Redução de 0,25% na Selic, baixando a taxa para 14% ao ano, não foi considerada suficiente para tirar setor produtivo do sufoco
Por SAMANTA SALLUM
A Confederação Nacional da Indústria (CNI) mais uma vez expressou insatisfação com a política monetária do país. Apesar de considerar acertada a decisão do Copom do Banco Central de reduzir a taxa básica de juros, afirma que ela permanece alta. A entidade frisou que os juros “agravam as dificuldades da indústria e seguirão asfixiando empresas e famílias”. Ricardo Alban, presidente da CNI, completou: “Não há justificativa compreensível para a manutenção da taxa em nível tão alto”.
Acima da Regra de Taylor
Os juros estão em patamar restritivo há 55 meses. E a CNI aponta que a taxa está 3,6 pontos percentuais acima da calculada com base na Regra de Taylor — estimada em 10,4%. Esta regra permite calcular uma taxa de juros que proporcione o controle da inflação sem desestimular o crescimento da economia. A taxa de juros real, aproximadamente de 10%, supera com folga a taxa de equilíbrio estimada pelo próprio Banco Central, de 5%, indicando que há espaço para cortes mais expressivos na Selic, sem prejuízos no combate à inflação”, argumenta a CNI.
Indústria da construção: “Redução muito aquém do que o Brasil precisa”

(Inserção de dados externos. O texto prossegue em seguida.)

## src/rtl/keypad_event_scanner.sv

```systemverilog
// Matrix keypad scanner: column strobe, ghost-rejecting single-key debounce,
//   press and auto-repeat events queued in a small first-word-fall-through FIFO.
// Latency: event reaches key_valid one clock after the debounce count expires.
//   Backpressure: a full queue with no key_ack drops the new event and sets sticky overflow.
// Ports: CLOCK_50/Reset (synchronous, active-low); col_drive strobes one column low;
//   row_sense returns active-low rows; repeat_en gates auto-repeat; key_ack pops
//   the head {key_code,key_rep} while key_valid; key_held marks a debounced key down.

// Event queue: FIFO_DEPTH x W storage, head readable combinationally.
// Latency: pushed word visible on valid the clock after the push.
// Backpressure: push while full without a pop is dropped and flagged in overflow.
module keypad_event_fifo #(
    parameter int W     = 5,
    parameter int DEPTH = 4
) (
    input  logic         CLOCK_50,
    input  logic         Reset,
    input  logic         push,
    input  logic [W-1:0] push_data,
    input  logic         pop,
    output logic [W-1:0] head_data,
    output logic         valid,
    output logic         overflow
);
    localparam int AW = (DEPTH > 1) ? $clog2(DEPTH) : 1;

    logic [W-1:0] mem [DEPTH];
    logic [AW:0]  wr_ptr, rd_ptr;
    logic         empty, full, do_pop, do_push;

    // The extra pointer bit tells a full queue from an empty one.
    assign empty   = (wr_ptr == rd_ptr);
    assign full    = (wr_ptr[AW] != rd_ptr[AW]) && (wr_ptr[AW-1:0] == rd_ptr[AW-1:0]);
    assign do_pop  = pop && !empty;
    // A same-clock pop frees the slot the push needs.
    assign do_push = push && (!full || do_pop);

    always_ff @(posedge CLOCK_50) begin
        if (!Reset) begin
            wr_ptr   <= '0;
            rd_ptr   <= '0;
            overflow <= 1'b0;
        end else begin
            if (do_push) wr_ptr <= wr_ptr + 1'b1;
            if (do_pop)  rd_ptr <= rd_ptr + 1'b1;
            if (push && !do_push) overflow <= 1'b1;
        end
    end

    always_ff @(posedge CLOCK_50) begin
        if (do_push) mem[wr_ptr[AW-1:0]] <= push_data;
    end

    // Storage is not reset, so the head is masked while empty.
    assign head_data = empty ? '0 : mem[rd_ptr[AW-1:0]];
    assign valid     = !empty;
endmodule

module keypad_event_scanner #(
    parameter int ROWS            = 4,
    parameter int COLS            = 4,
    parameter int SCAN_DIV        = 500,
    parameter int DEBOUNCE_CYCLES = 10000,
    parameter int REPEAT_DELAY    = 25000000,
    parameter int REPEAT_RATE     = 5000000,
    parameter int FIFO_DEPTH      = 4,
    localparam int CW = (ROWS * COLS > 1) ? $clog2(ROWS * COLS) : 1
) (
    input  logic            CLOCK_50,
    input  logic            Reset,
    output logic [COLS-1:0] col_drive,
    input  logic [ROWS-1:0] row_sense,
    input  logic            repeat_en,
    input  logic            key_ack,
    output logic [CW-1:0]   key_code,
    output logic            key_rep,
    output logic            key_valid,
    output logic            key_held,
    output logic            overflow
);
    localparam int CLW  = (COLS > 1) ? $clog2(COLS) : 1;
    localparam int RW   = (ROWS > 1) ? $clog2(ROWS) : 1;
    localparam int SDW  = $clog2(SCAN_DIV + 1);
    localparam int DBW  = $clog2(DEBOUNCE_CYCLES + 1);
    localparam int RMAX = (REPEAT_DELAY > REPEAT_RATE) ? REPEAT_DELAY : REPEAT_RATE;
    localparam int RPW  = $clog2(RMAX + 1);

    localparam logic [SDW-1:0] DIV_LAST  = SDW'(SCAN_DIV - 1);
    localparam logic [DBW-1:0] DEB_LAST  = DBW'(DEBOUNCE_CYCLES - 1);
    localparam logic [RPW-1:0] DLY_LAST  = RPW'(REPEAT_DELAY - 1);
    localparam logic [RPW-1:0] RATE_LAST = RPW'(REPEAT_RATE - 1);

    typedef enum logic [1:0] {IDLE, DEBOUNCE, HELD, REPEAT} state_t;

    logic [ROWS-1:0] rs_meta, rows_s;
    logic [CLW-1:0]  col;
    logic [SDW-1:0]  dcnt;
    logic [RW-1:0]   row_idx;
    logic            raw_vld, match;
    logic [CW-1:0]   raw_code;

    state_t          state_q, state_d;
    logic [CW-1:0]   code_q, code_d;
    logic [DBW-1:0]  cnt_q, cnt_d;
    logic [RPW-1:0]  rcnt_q, rcnt_d;
    logic            push, push_rep;
    logic [CW:0]     head;

    // Idle rows read high, so the synchroniser resets to all ones.
    always_ff @(posedge CLOCK_50) begin
        if (!Reset) begin
            rs_meta <= '1;
            rows_s  <= '1;
        end else begin
            rs_meta <= row_sense;
            rows_s  <= rs_meta;
        end
    end

    // Column strobe dwells SCAN_DIV clocks and freezes while any row is low.
    // SCAN_DIV must exceed the two-flop sync delay so a key found on the
    // new column freezes the scan before it moves on.
    always_ff @(posedge CLOCK_50) begin
        if (!Reset) begin
            col  <= '0;
            dcnt <= '0;
        end else if (&rows_s) begin
            if (dcnt == DIV_LAST) begin
                dcnt <= '0;
                col  <= (col == CLW'(COLS - 1)) ? '0 : col + 1'b1;
            end else begin
                dcnt <= dcnt + 1'b1;
            end
        end
    end

    assign col_drive = ~(COLS'(1) << col);

    always_comb begin
        row_idx = '0;
        for (int r = 0; r < ROWS; r++) begin
            if (!rows_s[r]) row_idx = RW'(r);
        end
    end

    // Zero or several low rows is ambiguous (ghosting) and reads as no key.
    assign raw_vld  = $onehot(~rows_s);
    assign raw_code = CW'(row_idx) * CW'(COLS) + CW'(col);
    assign match    = raw_vld && (raw_code == code_q);

    always_ff @(posedge CLOCK_50) begin
        if (!Reset) begin
            state_q <= IDLE;
            code_q  <= '0;
            cnt_q   <= '0;
            rcnt_q  <= '0;
        end else begin
            state_q <= state_d;
            code_q  <= code_d;
            cnt_q   <= cnt_d;
            rcnt_q  <= rcnt_d;
        end
    end

    // cnt_q is the press count in DEBOUNCE and the release count once held;
    // rcnt_q times the repeat delay in HELD and the repeat period in REPEAT.
    always_comb begin
        state_d  = state_q;
        code_d   = code_q;
        cnt_d    = cnt_q;
        rcnt_d   = rcnt_q;
        push     = 1'b0;
        push_rep = 1'b0;
        unique case (state_q)
            IDLE: begin
                if (raw_vld) begin
                    code_d  = raw_code;
                    cnt_d   = DEB_LAST;
                    state_d = DEBOUNCE;
                end
            end
            DEBOUNCE: begin
                if (!match) begin
                    state_d = IDLE;
                end else if (cnt_q == '0) begin
                    push    = 1'b1;
                    state_d = HELD;
                    cnt_d   = DEB_LAST;
                    rcnt_d  = '0;
                end else begin
                    cnt_d = cnt_q - 1'b1;
                end
            end
            HELD, REPEAT: begin
                // Any valid sample, even another key, keeps the key held.
                if (raw_vld)            cnt_d = DEB_LAST;
                else if (cnt_q != '0)   cnt_d = cnt_q - 1'b1;

                if (!raw_vld && cnt_q == '0) begin
                    state_d = IDLE;
                    cnt_d   = '0;
                    rcnt_d  = '0;
                end else if (!repeat_en) begin
                    state_d = HELD;
                    rcnt_d  = '0;
                end else if (rcnt_q == ((state_q == HELD) ? DLY_LAST : RATE_LAST)) begin
                    push     = 1'b1;
                    push_rep = 1'b1;
                    state_d  = REPEAT;
                    rcnt_d   = '0;
                end else begin
                    rcnt_d = rcnt_q + 1'b1;
                end
            end
            default: state_d = IDLE;
        endcase
    end

    assign key_held = (state_q == HELD) || (state_q == REPEAT);

    keypad_event_fifo #(
        .W     (CW + 1),
        .DEPTH (FIFO_DEPTH)
    ) u_fifo (
        .CLOCK_50  (CLOCK_50),
        .Reset     (Reset),
        .push      (push),
        .push_data ({code_q, push_rep}),
        .pop       (key_ack),
        .head_data (head),
        .valid     (key_valid),
        .overflow  (overflow)
    );

    assign key_code = head[CW:1];
    assign key_rep  = head[0];
endmodule

```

Esta é a quarta queda consecutiva da taxa básica de juros. O movimento do BC é considerado importante para a economia, embora ainda insuficiente para estimular de forma mais consistente o crédito e os investimentos. “No entanto, ainda está muito aquém do que o Brasil precisa. O mercado imobiliário, em especial, sente fortemente os efeitos desse cenário. Para que essa política produza resultados mais consistentes, será necessário manter sucessivas reduções da Selic. O ideal é que a taxa alcance um patamar de um dígito, historicamente mais favorável ao financiamento”, conclui o presidente da Câmara Brasileira da Indústria da Construção (CBIC), Eduardo Aroeira.